(n+1)^2/(n^2+1) = 1 + 2n/(n^2+1)
the sequence obviously increases, and the limit is 1
but if I put n = 1 in both I get =2 for the first and =1.8 for n+1. Or is that not how I go about doing it?
Oops. The sequence decreases, since 2n < n^2+1
The sequence goes 2, 1.8, 1.6, 1.47, 1.39, 1.32 ... converging to 1
so the upper bound is 1, since it converges, right?
let's see. every term is greater than 1. Why would you say 1 is the upper bound?
1 is the lower bound, no?
Because I thought that if it decreases it'll eventually get lower than 1. What is the definition of lower and upper bound, I don't get that part.
Oh, 2 would be the upper bound? Because it can't go higher than 2?
or rather it starts off at 2
note that each term is 1 + a fraction.
as the fraction decreases, the terms approach 1, but are always slightly greater than 1.

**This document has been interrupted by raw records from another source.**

<file path="src/rtl/tec_pkg.sv">
package tec_pkg;
    typedef enum logic [1:0] {
        ACT_HOLD = 2'b00,
        ACT_INC  = 2'b01,
        ACT_DEC  = 2'b10,
        ACT_EXC  = 2'b11
    } tec_act_e;

    typedef struct packed {
        logic     irq;
        logic     cap;
        tec_act_e act;
    } tec_entry_t;

    typedef enum logic [1:0] {
        ST_SYNC0,
        ST_SYNC1,
        ST_SEED,
        ST_RUN
    } tec_state_e;
endpackage

</file>
<file path="src/rtl/tec_sync.sv">
module tec_sync #(
    parameter int W = 3
) (
    input  logic         clk,
    input  logic         rst_n,
    input  logic [W-1:0] async_in,
    output logic [W-1:0] sync_out
);
    logic [W-1:0] stage_a;

    always_ff @(posedge clk or negedge rst_n) begin
        if (!rst_n) begin
            stage_a  <= '0;
            sync_out <= '0;
        end else begin
            stage_a  <= async_in;
            sync_out <= stage_a;
        end
    end
endmodule

</file>
<file path="src/rtl/tec_table.sv">
module tec_table
    import tec_pkg::*;
#(
    parameter int SW = 3
) (
    input  logic            clk,
    input  logic            rst_n,
    input  logic            wr_en,
    input  logic [2*SW-1:0] wr_addr,
    input  tec_entry_t      wr_entry,
    input  logic [2*SW-1:0] rd_addr,
    output tec_entry_t      rd_entry
);
    localparam int ENTRIES = 1 << (2 * SW);

    tec_entry_t mem [ENTRIES];

    always_ff @(posedge clk or negedge rst_n) begin
        if (!rst_n) begin
            for (int i = 0; i < ENTRIES; i++) begin
                mem[i] <= '{irq: 1'b0, cap: 1'b0, act: ACT_HOLD};
            end
        end else if (wr_en) begin
            mem[wr_addr] <= wr_entry;
        end
    end

    assign rd_entry = mem[rd_addr];
endmodule

</file>
<file path="src/rtl/tec_fifo.sv">
module tec_fifo #(
    parameter int DW    = 16,
    parameter int DEPTH = 8
) (
    input  logic          clk,
    input  logic          rst_n,
    input  logic          push,
    input  logic [DW-1:0] push_data,
    input  logic          pop,
    input  logic          ovf_clr,
    output logic [DW-1:0] head,
    output logic          empty,
    output logic          full,
    output logic          ovf
);
    localparam int PW = (DEPTH > 1) ? $clog2(DEPTH) : 1;
    localparam int OW = PW + 1;
    localparam logic [PW-1:0] LAST = PW'(DEPTH - 1);

    logic [DW-1:0] store [DEPTH];
    logic [PW-1:0] wr_ptr, rd_ptr;
    logic [OW-1:0] used;
    logic          do_pop, do_push;

    assign empty   = (used == '0);
    assign full    = (used == OW'(DEPTH));
    assign do_pop  = pop && !empty;
    assign do_push = push && (!full || do_pop);
    assign head    = store[rd_ptr];

    always_ff @(posedge clk) begin
        if (do_push) begin
            store[wr_ptr] <= push_data;
        end
    end

    always_ff @(posedge clk or negedge rst_n) begin
        if (!rst_n) begin
            wr_ptr <= '0;
            rd_ptr <= '0;
            used   <= '0;
            ovf    <= 1'b0;
        end else begin
            if (do_push) begin
                wr_ptr <= (wr_ptr == LAST) ? '0 : wr_ptr + 1'b1;
            end
            if (do_pop) begin
                rd_ptr <= (rd_ptr == LAST) ? '0 : rd_ptr + 1'b1;
            end
            if (do_push && !do_pop) begin
                used <= used + 1'b1;
            end else if (do_pop && !do_push) begin
                used <= used - 1'b1;
            end
            if (push && !do_push) begin
                ovf <= 1'b1;
            end else if (ovf_clr) begin
                ovf <= 1'b0;
            end
        end
    end
endmodule

</file>
<file path="src/rtl/trans_event_counter.sv">
module trans_event_counter
    import tec_pkg::*;
#(
    parameter int NUM_IN     = 3,
    parameter int CNT_W      = 16,
    parameter int FIFO_DEPTH = 8
) (
    input  logic                clk,
    input  logic                rst_n,
    input  logic [NUM_IN-1:0]   din,
    input  logic                tbl_we,
    input  logic [2*NUM_IN-1:0] tbl_addr,
    input  logic [3:0]          tbl_wdata,
    input  logic                flag_clr,
    output logic [CNT_W-1:0]    count,
    output logic                err_flag,
    output logic                irq,
    input  logic                fifo_rd,
    output logic [CNT_W-1:0]    fifo_data,
    output logic                fifo_empty,
    output logic                fifo_full,
    output logic                fifo_ovf
);
    tec_state_e        cur_st, nxt_st;
    logic [NUM_IN-1:0] cur_s, prev_s;
    tec_entry_t        entry;
    logic              in_run, st_same, step_ok;

    tec_sync #(.W(NUM_IN)) u_sync (
        .clk(clk), .rst_n(rst_n), .async_in(din), .sync_out(cur_s)
    );

    tec_table #(.SW(NUM_IN)) u_table (
        .clk(clk), .rst_n(rst_n), .wr_en(tbl_we), .wr_addr(tbl_addr),
        .wr_entry(tec_entry_t'(tbl_wdata)), .rd_addr({prev_s, cur_s}),
        .rd_entry(entry)
    );

    // Sequencer: state register
    always_ff @(posedge clk or negedge rst_n) begin
        if (!rst_n) cur_st <= ST_SYNC0;
        else        cur_st <= nxt_st;
    end

    // Sequencer: transitions and outputs
    always_comb begin
        nxt_st = cur_st;
        in_run = 1'b0;
        unique case (cur_st)
            ST_SYNC0: nxt_st = ST_SYNC1;   // T_FILL1
            ST_SYNC1: nxt_st = ST_SEED;    // T_FILL2
            ST_SEED:  nxt_st = ST_RUN;     // T_ARM
            ST_RUN: begin
                nxt_st = ST_RUN;           // T_STAY
                in_run = 1'b1;
            end
        endcase
    end

    assign st_same = (cur_s == prev_s);
    assign step_ok = in_run && !st_same;

    always_ff @(posedge clk or negedge rst_n) begin
        if (!rst_n) begin
            prev_s   <= '0;
            count    <= '0;
            err_flag <= 1'b0;
            irq      <= 1'b0;
        end else begin
            prev_s <= cur_s;
            irq    <= step_ok && entry.irq;
            if (step_ok) begin
                unique case (entry.act)
                    ACT_INC:  count <= count + 1'b1;
                    ACT_DEC:  count <= count - 1'b1;
                    ACT_HOLD: count <= count;
                    ACT_EXC:  count <= count;
                endcase
            end
            if (step_ok && entry.act == ACT_EXC) err_flag <= 1'b1;
            else if (flag_clr)                   err_flag <= 1'b0;
        end
    end

    tec_fifo #(.DW(CNT_W), .DEPTH(FIFO_DEPTH)) u_fifo (
        .clk(clk), .rst_n(rst_n), .push(step_ok && entry.cap),
        .push_data(count), .pop(fifo_rd), .ovf_clr(flag_clr),
        .head(fifo_data), .empty(fifo_empty), .full(fifo_full),
        .ovf(fifo_ovf)
    );
endmodule

</file>
<file path="config.mk">
export PLATFORM = sky130hd
export DESIGN_NAME = trans_event_counter
export DESIGN_NICKNAME = d
export VERILOG_FILES = /design/src/rtl/tec_pkg.sv /design/src/rtl/tec_sync.sv /design/src/rtl/tec_table.sv /design/src/rtl/tec_fifo.sv /design/src/rtl/trans_event_counter.sv
export SDC_FILE = /design/constraint.sdc
export NUM_CORES = 1
export LEC_CHECK = 0
export CAP_MARGIN = 20
export CORE_ASPECT_RATIO = 1.75
export CORE_MARGIN = 8
export CORE_UTILIZATION = 25
export CTS_CLUSTER_DIAMETER = 80
export CTS_CLUSTER_SIZE = 14
export DETAILED_ROUTE_END_ITERATION = 10
export PLACE_DENSITY = 0.37
export SLEW_MARGIN = 20
export SYNTH_ARGS = -nofsm -noshare
export SYNTH_HDL_FRONTEND = slang
export SYNTH_HIERARCHICAL = 1
export SYNTH_SLANG_ARGS = --single-unit
</file>
<file path="constraint.sdc">
create_clock -name clk -period 12.65 [get_ports clk]
set_input_delay 1.8975 -clock clk [delete_from_list [all_inputs] [get_ports clk]]
set_output_delay 1.8975 -clock clk [all_outputs]
set_load 0.01 [all_outputs]
</file>
==> results_dict.tcl, run 1 <==
set metrics [dict create \
    result_of_the_run "completed" \
    number_of_antenna_violations_at_the_first_check_in_global_routing 1 \
    maxCapViolCount 0 \
    synth-edff-count 128 \
    p_int_mw 2.77 \
    cts_max_level 2 \
    die_x_um 228 \
    finalSetupViolCount 0 \
    finalHoldWorstSlack_ns 0.357 \
    synth.most_common_cell "sky130_fd_sc_hd__dfrtp_1" \
    worstPathArrival_ns 6.37 \
    worst_path_max_delay_cell "sky130_fd_sc_hd__dfrtp_4" \
    worst_margin_slew_ns 1.06 \
    avgViaCountPerCell 4.69 \
    routed_wire_length_per_instance_um 23.2 \
    final_min_period_over_clock_period_pct 47.0 \
    largest_net_degree_at_the_start_of_global_routing 102 \
    dieHeight_um 387 \
    power_switching_mw 1.24 \
    total_iterations_of_the_first_detailed_routing_run 5 \
    sequentialPowerShare_pct 46.8 \
    die_area_mm2 0.0881 \
    mappedNetlistArea_mm2 0.0196 \
    hold_buffer_count_at_cts 0 \
    critPathMaxStageDelay_ns 0.86 \
    initial_core_util_pct 25.1 \
    globalRouteOverflowTotal 0 \
    total_power_mw 4.00 \
    finish.net_count 1360 \
    post-cts-setup-buffer-count 0 \
    fin_skew_ns 0.0232 \
    flow.area_growth_from_synthesis_pct 13.9 \
    number_of_placed_i_o_pins 55 \
    drc 0 \
    hold_violations 0 \
    number_of_buffers_created_by_cts 37 \
    dr_total_vias 11200 \
    synth.area.top_cells "sky130_fd_sc_hd__dfrtp_1 (38%), sky130_fd_sc_hd__edfxtp_1 (20%), sky130_fd_sc_hd__mux2_2 (16%), sky130_fd_sc_hd__mux4_2 (9.6%), sky130_fd_sc_hd__nor2_1 (1.3%)" \
    synth.net_count 1326 \
    yosys.area.top_type_share_pct 37.7 \
    synth-seq-area-share_pct 57.3 \
    worstSetupPathType "flip-flop to flip-flop" \
    post_synth_inst_count 1296 \
    maximum_buffer_depth_of_the_clock_tree 3 \
    wire_length_reported_by_the_detailed_router_um 55400 \
    gr-usage-all-layers_pct 12.5 \
    netlist-cell-type-count 74 \
    timing.critical_path.to_type "flip-flop" \
    clock.fmax_ghz 0.168 \
    crit_chain "buf_4 -> mux4_1 -> o22ai_1 -> a211o_1 -> o32ai_1 -> inv_1 -> ha_2 -> xor2_1 -> ha_1 -> and4b_1 -> or4_1 -> a211o_1 -> a32oi_1 -> nor2_1 -> xor2_1" \
    core_footprint_mm2 0.0781 \
    gp_congestion 0.735 \
    synthesis.area_per_instance_um2 15.1 \
    clock-root-buffer "sky130_fd_sc_hd__clkbuf_16" \
    leakagePower_nw 8.82 \
    powerDensity_mw_per_mm2 179 \
    async_reset_ff_share_pct 69.8 \
    post_route_cells_drive_above_1_share_pct 35.1 \
    synth-main-ff-cell "sky130_fd_sc_hd__dfrtp_1" \
    ir_drop_uv 87.1 \
    clock_latency_ns 0.58 \
    fin_cells 2384 \
    critPathLaunchType "flip-flop" \
    grt_setup_unrepaired "false" \
    setup_tns_ns 0 \
    via_count_of_the_first_global_routing_pass 12200 \
    drtAntennaViolNets 0 \
    final.min_clock_period_ns 5.95 \
    cts.repair.resized 0 \
    first_pass_grt_wire_length_um 83700 \
    synth_warnings 6 \
    timing.max_slew.rel_slack_pct 29.1 \
    p_comb_share_pct 25.5 \
    ys_seq_elements 424 \
    tritoncts "done" \
    switching_share_pct 30.9 \
    core.rowCount 136 \
    final_core_utilization_pct 28.6 \
    port_buffers 54 \
    initial_drt_markers 545 \
    yosys.area.top_type "sky130_fd_sc_hd__dfrtp_1" \
    clock_power_share_pct 27.7 \
    cts.sink_count 424 \
    post-dp-hpwl_um 37400 \
    numPlacedInstances 2326 \
    number_of_fill_cells_in_the_layout 7810 \
    cp_max_fo 58 \
    cts.clk_slew.worst_paths_ns 0.07 \
    worst-endpoint-required_ns 13.07 \
    hold_path.class "flip-flop to flip-flop" \
    most_numerous_cell_types_in_the_synthesized_netlist "sky130_fd_sc_hd__dfrtp_1 (296), sky130_fd_sc_hd__mux2_2 (286), sky130_fd_sc_hd__edfxtp_1 (128)" \
    finalMaxSlewViolations 0 \
]
through the flow:
stage	worst slack, ns	area (um^2)
finish	6.70	22400
global route	6.25	22300
CTS	6.53	22300
detailed placement	6.56	21300
global placement	6.54	21300
floorplan	7.73	19600
per-layer routing:
layer | wire, um | vias up | GRT usage (%)
met4 | 2070 | 0 | 4.95
met1 | 20300 | 5927 | 13.2
met5 | 0 | - | 0
met2 | 31300 | 185 | 24.4
li1 | - | 4989 | -
met3 | 1760 | 85 | 1.99
kinds of logic after synthesis:
family	synth area share [%]
fa+ha+maj	0.803
xor+xnor	0.982
compound gates	4.34
simple gates	6.19
buf+inv	2.47
flops	57.3
mux	27.9
power groups by stage:
| stage | clock network, mW | logic, mW | registers (mW) |
|---|---|---|---|
| finish | 1.11 | 1.02 | 1.88 |
| global route | 1.21 | 1.12 | 1.91 |
| CTS | 1.17 | 1.05 | 1.88 |
| detailed placement | 0 | 1.05 | 1.91 |
| global placement | 0 | 1.05 | 1.91 |
| floorplan | 0 | 0.684 | 1.81 |
registers in the layout (all words and copies together), names as in the netlist:
| signal | flops |
|---|---|
| u_fifo/used | 4 |
| u_fifo/store | 128 |
| count | 16 |
| irq | 1 |
| u_table/mem | 256 |
| u_fifo/ovf | 1 |
| u_sync/sync_out | 3 |
| u_sync/stage_a | 3 |
| prev_s | 3 |
| cur_st | 2 |
| u_fifo/rd_ptr | 3 |
| err_flag | 1 |
| u_fifo/wr_ptr | 3 |
layout by cell type (no fill, tap or decap), drive strengths merged, types with 12 or more instances in the layout:
| master | synthesis | routed |
|---|---|---|
| dfrtp | 296 | 296 |
| mux2 | 286 | 286 |
| edfxtp | 128 | 128 |
| mux4 | 92 | 92 |
| nor2 | 66 | 66 |
| clkbuf | 53 | 54 |
| clkdlybuf4s50 | 0 | 49 |
| nand2 | 48 | 48 |
| buf | 34 | 33 |
| o21ai | 22 | 22 |
| o22ai | 17 | 17 |
| mux2i | 15 | 15 |
| and2 | 15 | 15 |
| nor3 | 15 | 15 |
| xnor2 | 13 | 13 |
| inv | 11 | 12 |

Thus, the minimum value achievable is 1, which makes 1 a lower bound. In fact, it is the greatest lower bound: there is no number greater than 1 which is less than all terms of the sequence.
Ok so lower bound is the lowest achievable value, so upper bound will be the highest, right?
2 is an upper bound, but it's boring. we are interested in what happens at the tail end of the sequence.
Okay I get it now!! Thanks a lot Steve :)
the lower bound is 1, but that is not the lowest achievable value. A lower bound is a number which is less than or equal to any term of the sequence.
But this sequence never has a term which is 1. All terms are greater than 1, but there is always a number closer to 1 than any amount you specify.
Thus 1 is a lower bound, but it is not a term of the sequence. 2n/(n^2+1) is never zero.
so what's the best way to find that number? would it be putting n towards infinity or 0?